─── Dataset records
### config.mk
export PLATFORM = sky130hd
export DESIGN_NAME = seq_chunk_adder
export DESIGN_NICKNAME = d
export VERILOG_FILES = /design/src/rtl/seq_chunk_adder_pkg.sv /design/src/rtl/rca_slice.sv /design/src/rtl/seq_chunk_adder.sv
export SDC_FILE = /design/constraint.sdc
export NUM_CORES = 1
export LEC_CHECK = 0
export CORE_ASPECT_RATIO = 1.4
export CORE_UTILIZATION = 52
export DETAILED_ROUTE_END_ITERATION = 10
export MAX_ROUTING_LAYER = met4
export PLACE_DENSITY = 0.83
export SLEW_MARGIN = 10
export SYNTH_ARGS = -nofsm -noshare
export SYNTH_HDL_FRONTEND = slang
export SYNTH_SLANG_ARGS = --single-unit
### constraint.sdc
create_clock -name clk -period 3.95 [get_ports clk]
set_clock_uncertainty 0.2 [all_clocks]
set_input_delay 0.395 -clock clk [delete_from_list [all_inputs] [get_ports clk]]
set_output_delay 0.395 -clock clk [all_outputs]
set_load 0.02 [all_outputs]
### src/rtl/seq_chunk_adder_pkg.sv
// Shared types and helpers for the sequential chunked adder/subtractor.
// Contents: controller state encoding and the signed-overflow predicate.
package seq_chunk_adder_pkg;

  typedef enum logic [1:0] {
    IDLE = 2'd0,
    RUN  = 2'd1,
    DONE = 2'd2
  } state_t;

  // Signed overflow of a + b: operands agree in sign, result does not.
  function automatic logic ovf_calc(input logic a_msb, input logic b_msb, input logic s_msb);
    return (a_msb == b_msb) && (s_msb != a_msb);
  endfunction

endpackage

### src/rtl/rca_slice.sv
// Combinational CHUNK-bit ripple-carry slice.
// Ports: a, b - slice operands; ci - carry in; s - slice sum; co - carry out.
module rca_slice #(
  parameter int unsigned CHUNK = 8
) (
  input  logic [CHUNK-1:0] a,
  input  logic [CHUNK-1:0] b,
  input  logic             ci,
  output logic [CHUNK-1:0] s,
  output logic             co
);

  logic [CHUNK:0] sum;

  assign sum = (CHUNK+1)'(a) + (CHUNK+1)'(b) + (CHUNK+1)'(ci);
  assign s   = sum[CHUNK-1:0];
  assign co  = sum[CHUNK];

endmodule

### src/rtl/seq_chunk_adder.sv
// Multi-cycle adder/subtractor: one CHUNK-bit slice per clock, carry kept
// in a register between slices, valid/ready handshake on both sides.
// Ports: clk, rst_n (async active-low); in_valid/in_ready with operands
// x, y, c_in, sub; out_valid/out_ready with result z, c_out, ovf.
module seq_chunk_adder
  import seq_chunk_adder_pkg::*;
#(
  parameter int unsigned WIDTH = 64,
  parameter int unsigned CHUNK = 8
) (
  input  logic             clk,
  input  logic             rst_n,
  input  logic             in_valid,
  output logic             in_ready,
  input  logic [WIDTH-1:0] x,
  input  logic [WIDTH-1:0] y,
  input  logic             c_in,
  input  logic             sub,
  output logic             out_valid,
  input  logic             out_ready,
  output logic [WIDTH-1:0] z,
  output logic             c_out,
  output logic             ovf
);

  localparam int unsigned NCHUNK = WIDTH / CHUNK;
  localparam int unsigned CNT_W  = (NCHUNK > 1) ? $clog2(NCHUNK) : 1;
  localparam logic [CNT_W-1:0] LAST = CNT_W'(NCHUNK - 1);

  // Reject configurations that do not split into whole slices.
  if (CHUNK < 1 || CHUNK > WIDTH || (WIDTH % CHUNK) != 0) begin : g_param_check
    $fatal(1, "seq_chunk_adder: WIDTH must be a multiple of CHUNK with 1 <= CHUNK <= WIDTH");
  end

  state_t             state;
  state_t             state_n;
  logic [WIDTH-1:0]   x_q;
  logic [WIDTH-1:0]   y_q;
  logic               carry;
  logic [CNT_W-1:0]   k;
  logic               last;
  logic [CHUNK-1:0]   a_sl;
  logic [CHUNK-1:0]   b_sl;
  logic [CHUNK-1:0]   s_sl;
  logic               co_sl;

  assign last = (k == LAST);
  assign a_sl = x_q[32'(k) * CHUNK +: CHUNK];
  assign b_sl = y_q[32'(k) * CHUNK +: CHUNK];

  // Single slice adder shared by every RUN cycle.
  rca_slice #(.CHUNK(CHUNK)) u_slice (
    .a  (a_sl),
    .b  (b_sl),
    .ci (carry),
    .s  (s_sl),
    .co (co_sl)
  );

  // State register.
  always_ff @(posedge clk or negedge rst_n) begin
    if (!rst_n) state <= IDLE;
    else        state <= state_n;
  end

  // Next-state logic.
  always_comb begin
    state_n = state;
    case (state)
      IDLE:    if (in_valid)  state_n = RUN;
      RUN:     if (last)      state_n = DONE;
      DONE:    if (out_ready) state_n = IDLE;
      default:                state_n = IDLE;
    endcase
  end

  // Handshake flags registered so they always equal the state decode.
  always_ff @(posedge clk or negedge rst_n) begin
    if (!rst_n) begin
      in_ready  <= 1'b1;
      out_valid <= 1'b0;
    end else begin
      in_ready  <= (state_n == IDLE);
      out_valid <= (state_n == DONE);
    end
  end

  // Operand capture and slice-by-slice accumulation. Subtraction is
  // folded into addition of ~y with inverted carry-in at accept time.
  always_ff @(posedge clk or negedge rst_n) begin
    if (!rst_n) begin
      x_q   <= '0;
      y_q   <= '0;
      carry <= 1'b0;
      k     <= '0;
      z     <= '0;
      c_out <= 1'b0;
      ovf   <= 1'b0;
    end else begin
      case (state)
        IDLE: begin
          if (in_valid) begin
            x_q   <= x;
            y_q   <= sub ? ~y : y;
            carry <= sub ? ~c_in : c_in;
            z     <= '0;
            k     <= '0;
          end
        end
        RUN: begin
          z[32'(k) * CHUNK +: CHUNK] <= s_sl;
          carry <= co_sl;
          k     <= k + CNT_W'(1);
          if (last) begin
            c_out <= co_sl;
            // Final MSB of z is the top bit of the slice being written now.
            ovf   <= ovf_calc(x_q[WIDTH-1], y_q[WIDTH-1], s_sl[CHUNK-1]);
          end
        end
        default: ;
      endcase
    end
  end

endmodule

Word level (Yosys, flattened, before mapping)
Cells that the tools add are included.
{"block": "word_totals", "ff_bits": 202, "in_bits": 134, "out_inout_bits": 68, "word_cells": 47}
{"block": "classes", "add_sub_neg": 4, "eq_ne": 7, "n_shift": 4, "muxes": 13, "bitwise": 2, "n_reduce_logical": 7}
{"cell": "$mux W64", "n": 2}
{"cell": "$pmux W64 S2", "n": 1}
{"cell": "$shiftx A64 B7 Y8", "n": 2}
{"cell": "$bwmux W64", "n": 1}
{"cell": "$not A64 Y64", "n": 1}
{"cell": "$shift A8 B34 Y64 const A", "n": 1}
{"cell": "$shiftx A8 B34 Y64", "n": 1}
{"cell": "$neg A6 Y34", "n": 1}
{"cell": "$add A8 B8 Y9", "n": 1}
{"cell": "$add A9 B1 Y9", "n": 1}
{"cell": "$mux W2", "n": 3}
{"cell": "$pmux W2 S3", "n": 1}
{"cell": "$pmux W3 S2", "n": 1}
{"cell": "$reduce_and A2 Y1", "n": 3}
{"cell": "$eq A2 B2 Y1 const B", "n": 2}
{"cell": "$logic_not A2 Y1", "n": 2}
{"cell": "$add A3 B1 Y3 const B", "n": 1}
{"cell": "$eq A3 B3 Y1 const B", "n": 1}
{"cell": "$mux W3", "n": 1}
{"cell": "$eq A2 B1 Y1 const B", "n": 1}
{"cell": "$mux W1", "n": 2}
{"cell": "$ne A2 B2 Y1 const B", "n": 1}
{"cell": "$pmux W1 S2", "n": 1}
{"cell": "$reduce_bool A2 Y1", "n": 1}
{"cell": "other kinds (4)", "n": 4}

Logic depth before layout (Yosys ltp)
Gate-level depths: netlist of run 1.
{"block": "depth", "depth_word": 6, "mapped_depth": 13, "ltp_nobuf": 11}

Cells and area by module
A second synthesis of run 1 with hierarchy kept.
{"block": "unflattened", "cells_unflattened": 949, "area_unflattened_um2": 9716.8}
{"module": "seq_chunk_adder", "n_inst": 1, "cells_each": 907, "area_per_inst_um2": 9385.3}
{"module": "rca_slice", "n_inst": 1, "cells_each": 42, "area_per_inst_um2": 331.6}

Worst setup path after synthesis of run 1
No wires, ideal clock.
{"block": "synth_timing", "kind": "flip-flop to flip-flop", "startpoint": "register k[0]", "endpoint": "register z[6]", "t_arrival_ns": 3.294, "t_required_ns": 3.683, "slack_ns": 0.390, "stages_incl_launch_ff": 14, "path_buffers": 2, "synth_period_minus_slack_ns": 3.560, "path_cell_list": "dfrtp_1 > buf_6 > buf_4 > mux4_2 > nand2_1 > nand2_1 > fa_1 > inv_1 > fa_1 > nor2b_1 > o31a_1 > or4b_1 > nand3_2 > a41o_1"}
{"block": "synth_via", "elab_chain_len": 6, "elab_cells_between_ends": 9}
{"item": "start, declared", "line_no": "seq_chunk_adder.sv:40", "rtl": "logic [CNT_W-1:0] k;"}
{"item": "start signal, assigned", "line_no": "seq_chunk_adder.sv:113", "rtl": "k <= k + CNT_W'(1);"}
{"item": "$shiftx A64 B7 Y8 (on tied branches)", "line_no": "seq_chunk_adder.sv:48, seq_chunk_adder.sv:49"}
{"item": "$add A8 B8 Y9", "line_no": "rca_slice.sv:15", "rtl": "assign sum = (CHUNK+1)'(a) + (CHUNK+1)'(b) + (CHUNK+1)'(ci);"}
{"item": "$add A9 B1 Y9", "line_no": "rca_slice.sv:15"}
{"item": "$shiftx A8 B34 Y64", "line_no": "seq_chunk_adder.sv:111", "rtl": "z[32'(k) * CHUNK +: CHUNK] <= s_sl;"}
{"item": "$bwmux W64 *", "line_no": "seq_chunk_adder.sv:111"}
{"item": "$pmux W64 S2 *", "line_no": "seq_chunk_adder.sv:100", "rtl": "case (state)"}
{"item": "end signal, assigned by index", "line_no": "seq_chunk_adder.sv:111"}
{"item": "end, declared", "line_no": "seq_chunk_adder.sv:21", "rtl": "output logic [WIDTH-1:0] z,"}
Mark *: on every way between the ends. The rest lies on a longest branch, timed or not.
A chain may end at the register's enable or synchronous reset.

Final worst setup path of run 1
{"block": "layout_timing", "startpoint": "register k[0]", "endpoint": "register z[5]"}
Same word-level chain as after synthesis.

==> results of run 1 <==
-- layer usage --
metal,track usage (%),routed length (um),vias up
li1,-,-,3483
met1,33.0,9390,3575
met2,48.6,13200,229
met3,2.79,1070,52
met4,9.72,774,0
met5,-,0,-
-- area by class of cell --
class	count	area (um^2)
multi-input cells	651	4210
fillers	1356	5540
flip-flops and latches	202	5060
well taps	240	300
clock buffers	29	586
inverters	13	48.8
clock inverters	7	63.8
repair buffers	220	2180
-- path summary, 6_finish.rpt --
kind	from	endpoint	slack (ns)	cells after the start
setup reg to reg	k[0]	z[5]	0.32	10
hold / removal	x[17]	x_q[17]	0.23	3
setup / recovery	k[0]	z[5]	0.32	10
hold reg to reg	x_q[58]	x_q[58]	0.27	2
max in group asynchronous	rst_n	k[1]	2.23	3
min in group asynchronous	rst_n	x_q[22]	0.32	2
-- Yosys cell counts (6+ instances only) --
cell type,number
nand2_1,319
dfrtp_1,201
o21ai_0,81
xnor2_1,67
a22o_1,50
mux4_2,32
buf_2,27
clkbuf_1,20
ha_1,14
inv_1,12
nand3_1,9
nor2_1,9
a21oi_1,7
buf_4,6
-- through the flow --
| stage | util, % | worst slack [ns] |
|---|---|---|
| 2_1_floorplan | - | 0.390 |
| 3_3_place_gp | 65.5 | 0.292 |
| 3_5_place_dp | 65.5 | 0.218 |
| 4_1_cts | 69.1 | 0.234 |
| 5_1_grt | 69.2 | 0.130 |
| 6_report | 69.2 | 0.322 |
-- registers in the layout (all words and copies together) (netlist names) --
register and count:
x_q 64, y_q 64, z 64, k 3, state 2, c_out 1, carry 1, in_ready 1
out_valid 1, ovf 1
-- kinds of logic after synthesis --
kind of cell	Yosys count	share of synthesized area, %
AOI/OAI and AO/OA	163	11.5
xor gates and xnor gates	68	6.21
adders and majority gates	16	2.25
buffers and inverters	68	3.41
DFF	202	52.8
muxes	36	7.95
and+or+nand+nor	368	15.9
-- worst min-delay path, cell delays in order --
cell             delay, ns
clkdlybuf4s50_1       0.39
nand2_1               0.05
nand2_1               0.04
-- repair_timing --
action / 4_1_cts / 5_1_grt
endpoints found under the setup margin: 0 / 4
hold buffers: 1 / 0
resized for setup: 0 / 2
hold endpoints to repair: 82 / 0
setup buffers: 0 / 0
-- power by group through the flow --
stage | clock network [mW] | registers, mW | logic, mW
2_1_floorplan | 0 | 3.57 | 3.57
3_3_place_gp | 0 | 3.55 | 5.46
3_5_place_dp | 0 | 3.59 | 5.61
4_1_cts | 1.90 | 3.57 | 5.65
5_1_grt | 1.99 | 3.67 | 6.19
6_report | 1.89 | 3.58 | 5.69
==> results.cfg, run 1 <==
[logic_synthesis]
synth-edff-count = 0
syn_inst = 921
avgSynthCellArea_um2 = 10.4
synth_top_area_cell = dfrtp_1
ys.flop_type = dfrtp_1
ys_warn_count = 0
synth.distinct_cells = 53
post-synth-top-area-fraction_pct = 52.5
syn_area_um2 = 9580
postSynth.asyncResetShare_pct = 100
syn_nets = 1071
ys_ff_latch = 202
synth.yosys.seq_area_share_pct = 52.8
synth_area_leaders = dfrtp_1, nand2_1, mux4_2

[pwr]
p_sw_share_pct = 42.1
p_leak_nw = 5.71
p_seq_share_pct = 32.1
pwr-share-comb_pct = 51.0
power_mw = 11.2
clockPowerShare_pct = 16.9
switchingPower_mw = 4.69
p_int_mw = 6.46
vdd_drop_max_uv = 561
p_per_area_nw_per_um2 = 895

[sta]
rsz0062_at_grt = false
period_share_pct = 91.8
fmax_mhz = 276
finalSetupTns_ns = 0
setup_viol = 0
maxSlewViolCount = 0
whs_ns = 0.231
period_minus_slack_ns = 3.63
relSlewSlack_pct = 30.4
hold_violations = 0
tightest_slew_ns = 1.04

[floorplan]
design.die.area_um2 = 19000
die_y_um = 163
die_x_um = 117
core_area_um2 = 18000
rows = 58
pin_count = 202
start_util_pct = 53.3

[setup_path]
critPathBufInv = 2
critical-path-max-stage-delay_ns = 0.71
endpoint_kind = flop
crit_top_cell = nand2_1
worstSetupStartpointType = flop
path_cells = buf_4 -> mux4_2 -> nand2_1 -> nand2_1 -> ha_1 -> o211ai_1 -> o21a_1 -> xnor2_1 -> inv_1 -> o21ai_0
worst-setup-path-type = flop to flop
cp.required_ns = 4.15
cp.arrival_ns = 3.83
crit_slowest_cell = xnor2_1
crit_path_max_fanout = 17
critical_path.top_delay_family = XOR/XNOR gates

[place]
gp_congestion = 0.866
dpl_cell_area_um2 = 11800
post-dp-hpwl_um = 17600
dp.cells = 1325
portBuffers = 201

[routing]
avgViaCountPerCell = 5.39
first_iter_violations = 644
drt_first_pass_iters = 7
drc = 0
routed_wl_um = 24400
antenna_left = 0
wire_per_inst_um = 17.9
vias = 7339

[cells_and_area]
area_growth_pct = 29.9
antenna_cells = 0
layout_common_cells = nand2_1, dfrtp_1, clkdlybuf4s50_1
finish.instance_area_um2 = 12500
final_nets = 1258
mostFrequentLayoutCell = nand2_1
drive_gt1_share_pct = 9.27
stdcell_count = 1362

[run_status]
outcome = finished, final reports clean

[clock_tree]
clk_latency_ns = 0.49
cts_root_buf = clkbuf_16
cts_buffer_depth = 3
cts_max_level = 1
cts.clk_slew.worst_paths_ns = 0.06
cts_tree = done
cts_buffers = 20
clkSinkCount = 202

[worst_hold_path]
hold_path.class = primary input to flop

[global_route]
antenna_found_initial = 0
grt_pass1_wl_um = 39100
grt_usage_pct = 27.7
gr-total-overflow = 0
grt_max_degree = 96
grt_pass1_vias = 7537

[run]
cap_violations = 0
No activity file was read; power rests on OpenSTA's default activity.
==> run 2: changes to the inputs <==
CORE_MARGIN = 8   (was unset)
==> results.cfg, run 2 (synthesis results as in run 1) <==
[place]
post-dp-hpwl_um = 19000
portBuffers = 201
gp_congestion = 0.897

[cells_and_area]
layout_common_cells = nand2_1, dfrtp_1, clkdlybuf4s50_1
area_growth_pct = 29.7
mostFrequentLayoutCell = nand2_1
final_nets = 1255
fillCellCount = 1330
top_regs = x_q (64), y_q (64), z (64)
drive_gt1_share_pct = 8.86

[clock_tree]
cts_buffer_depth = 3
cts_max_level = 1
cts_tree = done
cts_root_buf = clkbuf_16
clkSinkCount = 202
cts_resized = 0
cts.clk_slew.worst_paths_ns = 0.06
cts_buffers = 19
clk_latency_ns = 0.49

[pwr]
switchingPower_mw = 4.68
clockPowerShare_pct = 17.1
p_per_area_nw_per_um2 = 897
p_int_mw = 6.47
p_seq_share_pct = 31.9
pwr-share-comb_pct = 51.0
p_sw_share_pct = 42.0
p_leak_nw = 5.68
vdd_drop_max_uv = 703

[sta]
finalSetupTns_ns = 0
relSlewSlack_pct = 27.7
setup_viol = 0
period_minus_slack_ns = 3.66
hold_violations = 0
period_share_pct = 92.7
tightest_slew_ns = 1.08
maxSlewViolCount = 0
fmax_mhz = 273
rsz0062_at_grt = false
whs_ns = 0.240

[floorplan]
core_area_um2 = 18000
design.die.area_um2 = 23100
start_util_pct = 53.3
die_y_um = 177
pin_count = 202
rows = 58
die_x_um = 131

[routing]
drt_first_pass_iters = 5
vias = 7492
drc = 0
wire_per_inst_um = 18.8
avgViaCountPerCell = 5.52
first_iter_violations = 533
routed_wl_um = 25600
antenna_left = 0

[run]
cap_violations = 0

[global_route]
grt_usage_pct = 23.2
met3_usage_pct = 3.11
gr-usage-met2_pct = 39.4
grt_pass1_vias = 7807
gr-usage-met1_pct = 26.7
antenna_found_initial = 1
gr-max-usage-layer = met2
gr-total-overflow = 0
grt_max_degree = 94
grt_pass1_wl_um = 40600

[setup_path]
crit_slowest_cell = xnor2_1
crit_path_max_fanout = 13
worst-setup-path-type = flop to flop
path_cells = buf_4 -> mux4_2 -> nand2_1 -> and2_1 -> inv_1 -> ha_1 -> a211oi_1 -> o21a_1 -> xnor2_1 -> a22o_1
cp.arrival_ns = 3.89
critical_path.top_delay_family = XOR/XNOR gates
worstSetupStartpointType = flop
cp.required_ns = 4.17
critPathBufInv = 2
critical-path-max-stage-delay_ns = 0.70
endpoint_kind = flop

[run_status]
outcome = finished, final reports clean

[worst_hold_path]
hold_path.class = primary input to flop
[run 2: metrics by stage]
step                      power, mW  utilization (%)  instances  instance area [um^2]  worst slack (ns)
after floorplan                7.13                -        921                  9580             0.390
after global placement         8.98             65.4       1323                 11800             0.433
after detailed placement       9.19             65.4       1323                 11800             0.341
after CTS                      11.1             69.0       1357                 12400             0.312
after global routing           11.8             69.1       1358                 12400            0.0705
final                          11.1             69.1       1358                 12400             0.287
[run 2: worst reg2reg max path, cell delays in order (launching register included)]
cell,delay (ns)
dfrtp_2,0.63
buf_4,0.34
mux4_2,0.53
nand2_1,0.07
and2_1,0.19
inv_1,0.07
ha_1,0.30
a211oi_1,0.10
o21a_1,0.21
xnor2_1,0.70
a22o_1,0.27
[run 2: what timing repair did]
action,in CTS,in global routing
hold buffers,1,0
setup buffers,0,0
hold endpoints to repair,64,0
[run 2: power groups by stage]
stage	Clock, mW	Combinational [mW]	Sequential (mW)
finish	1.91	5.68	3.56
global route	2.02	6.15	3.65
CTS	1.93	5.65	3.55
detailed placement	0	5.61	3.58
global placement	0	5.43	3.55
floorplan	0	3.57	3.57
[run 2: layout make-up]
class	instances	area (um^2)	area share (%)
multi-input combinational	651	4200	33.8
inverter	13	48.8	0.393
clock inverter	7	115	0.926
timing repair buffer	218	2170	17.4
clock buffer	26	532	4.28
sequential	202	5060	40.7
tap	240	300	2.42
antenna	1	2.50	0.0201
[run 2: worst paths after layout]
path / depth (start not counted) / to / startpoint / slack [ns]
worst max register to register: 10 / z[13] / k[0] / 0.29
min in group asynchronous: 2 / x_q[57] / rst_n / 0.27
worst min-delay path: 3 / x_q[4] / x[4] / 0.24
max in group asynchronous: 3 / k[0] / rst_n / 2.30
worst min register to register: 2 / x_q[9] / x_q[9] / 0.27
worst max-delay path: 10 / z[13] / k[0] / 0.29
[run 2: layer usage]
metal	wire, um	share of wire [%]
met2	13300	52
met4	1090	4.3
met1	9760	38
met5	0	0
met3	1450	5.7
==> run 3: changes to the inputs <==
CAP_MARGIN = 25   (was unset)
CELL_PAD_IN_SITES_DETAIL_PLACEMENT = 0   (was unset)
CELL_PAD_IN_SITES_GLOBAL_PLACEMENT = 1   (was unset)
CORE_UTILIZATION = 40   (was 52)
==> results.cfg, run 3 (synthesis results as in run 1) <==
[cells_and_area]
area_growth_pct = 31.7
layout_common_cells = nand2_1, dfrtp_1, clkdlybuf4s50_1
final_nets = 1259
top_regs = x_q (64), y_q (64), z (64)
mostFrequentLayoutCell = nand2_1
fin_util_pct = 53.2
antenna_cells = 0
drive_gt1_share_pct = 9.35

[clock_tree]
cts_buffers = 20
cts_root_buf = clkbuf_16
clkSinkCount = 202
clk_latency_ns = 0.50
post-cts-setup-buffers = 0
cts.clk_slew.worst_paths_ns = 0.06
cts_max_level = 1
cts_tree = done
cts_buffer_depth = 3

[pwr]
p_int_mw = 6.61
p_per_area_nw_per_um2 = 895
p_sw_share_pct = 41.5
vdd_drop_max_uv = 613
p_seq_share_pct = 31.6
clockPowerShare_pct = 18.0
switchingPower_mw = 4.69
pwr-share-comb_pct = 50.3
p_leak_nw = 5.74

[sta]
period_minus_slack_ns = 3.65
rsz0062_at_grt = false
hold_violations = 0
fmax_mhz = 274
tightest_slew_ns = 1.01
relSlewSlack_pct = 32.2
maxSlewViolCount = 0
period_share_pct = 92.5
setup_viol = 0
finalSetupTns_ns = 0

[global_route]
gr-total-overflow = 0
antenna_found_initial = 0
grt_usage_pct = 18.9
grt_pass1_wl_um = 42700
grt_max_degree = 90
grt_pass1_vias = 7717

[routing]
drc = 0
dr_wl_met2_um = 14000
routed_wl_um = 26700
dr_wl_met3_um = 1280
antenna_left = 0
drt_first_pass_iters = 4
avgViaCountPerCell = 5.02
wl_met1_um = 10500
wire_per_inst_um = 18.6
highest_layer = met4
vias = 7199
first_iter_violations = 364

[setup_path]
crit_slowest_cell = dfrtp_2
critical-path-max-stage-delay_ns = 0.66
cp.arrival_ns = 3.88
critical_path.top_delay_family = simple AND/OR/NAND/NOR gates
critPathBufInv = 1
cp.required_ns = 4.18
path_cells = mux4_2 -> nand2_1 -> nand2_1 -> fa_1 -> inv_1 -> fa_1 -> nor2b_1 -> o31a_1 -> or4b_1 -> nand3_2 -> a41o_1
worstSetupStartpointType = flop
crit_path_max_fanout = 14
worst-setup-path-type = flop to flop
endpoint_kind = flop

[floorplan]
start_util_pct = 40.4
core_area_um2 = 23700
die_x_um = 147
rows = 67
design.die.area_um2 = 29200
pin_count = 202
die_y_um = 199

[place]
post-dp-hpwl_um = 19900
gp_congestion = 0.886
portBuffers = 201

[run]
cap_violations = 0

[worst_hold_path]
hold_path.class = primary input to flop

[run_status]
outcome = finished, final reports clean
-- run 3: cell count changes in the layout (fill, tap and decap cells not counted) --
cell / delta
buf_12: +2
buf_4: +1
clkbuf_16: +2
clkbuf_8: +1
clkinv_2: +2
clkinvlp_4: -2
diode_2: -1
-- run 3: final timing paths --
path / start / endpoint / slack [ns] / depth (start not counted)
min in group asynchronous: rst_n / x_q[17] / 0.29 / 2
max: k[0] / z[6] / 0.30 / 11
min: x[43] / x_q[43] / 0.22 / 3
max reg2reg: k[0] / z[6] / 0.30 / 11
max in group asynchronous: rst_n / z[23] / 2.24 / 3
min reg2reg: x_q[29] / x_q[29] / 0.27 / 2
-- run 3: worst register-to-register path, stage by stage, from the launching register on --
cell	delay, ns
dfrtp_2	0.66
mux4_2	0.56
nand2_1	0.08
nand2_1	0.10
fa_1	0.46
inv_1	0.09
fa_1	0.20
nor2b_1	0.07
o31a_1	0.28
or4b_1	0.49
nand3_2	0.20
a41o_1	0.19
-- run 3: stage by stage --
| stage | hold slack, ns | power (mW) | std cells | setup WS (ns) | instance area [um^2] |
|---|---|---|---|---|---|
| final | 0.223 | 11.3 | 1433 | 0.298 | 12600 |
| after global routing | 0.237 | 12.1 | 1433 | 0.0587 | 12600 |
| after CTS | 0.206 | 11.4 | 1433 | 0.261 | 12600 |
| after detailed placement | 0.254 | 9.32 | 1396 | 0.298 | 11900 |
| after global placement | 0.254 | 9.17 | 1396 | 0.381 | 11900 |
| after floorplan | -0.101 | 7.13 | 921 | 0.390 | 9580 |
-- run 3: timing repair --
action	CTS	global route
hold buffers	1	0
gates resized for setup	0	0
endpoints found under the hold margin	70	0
──────
[Exercise goal] Each line from the top of the records through the one with "logic [CHUNK:0] sum;" should be returned exactly. Leave out everything else.

[Written solution]
### config.mk
export PLATFORM = sky130hd
export DESIGN_NAME = seq_chunk_adder
export DESIGN_NICKNAME = d
export VERILOG_FILES = /design/src/rtl/seq_chunk_adder_pkg.sv /design/src/rtl/rca_slice.sv /design/src/rtl/seq_chunk_adder.sv
export SDC_FILE = /design/constraint.sdc
export NUM_CORES = 1
export LEC_CHECK = 0
export CORE_ASPECT_RATIO = 1.4
export CORE_UTILIZATION = 52
export DETAILED_ROUTE_END_ITERATION = 10
export MAX_ROUTING_LAYER = met4
export PLACE_DENSITY = 0.83
export SLEW_MARGIN = 10
export SYNTH_ARGS = -nofsm -noshare
export SYNTH_HDL_FRONTEND = slang
export SYNTH_SLANG_ARGS = --single-unit
### constraint.sdc
create_clock -name clk -period 3.95 [get_ports clk]
set_clock_uncertainty 0.2 [all_clocks]
set_input_delay 0.395 -clock clk [delete_from_list [all_inputs] [get_ports clk]]
set_output_delay 0.395 -clock clk [all_outputs]
set_load 0.02 [all_outputs]
### src/rtl/seq_chunk_adder_pkg.sv
// Shared types and helpers for the sequential chunked adder/subtractor.
// Contents: controller state encoding and the signed-overflow predicate.
package seq_chunk_adder_pkg;

  typedef enum logic [1:0] {
    IDLE = 2'd0,
    RUN  = 2'd1,
    DONE = 2'd2
  } state_t;

  // Signed overflow of a + b: operands agree in sign, result does not.
  function automatic logic ovf_calc(input logic a_msb, input logic b_msb, input logic s_msb);
    return (a_msb == b_msb) && (s_msb != a_msb);
  endfunction

endpackage

### src/rtl/rca_slice.sv
// Combinational CHUNK-bit ripple-carry slice.
// Ports: a, b - slice operands; ci - carry in; s - slice sum; co - carry out.
module rca_slice #(
  parameter int unsigned CHUNK = 8
) (
  input  logic [CHUNK-1:0] a,
  input  logic [CHUNK-1:0] b,
  input  logic             ci,
  output logic [CHUNK-1:0] s,
  output logic             co
);

  logic [CHUNK:0] sum;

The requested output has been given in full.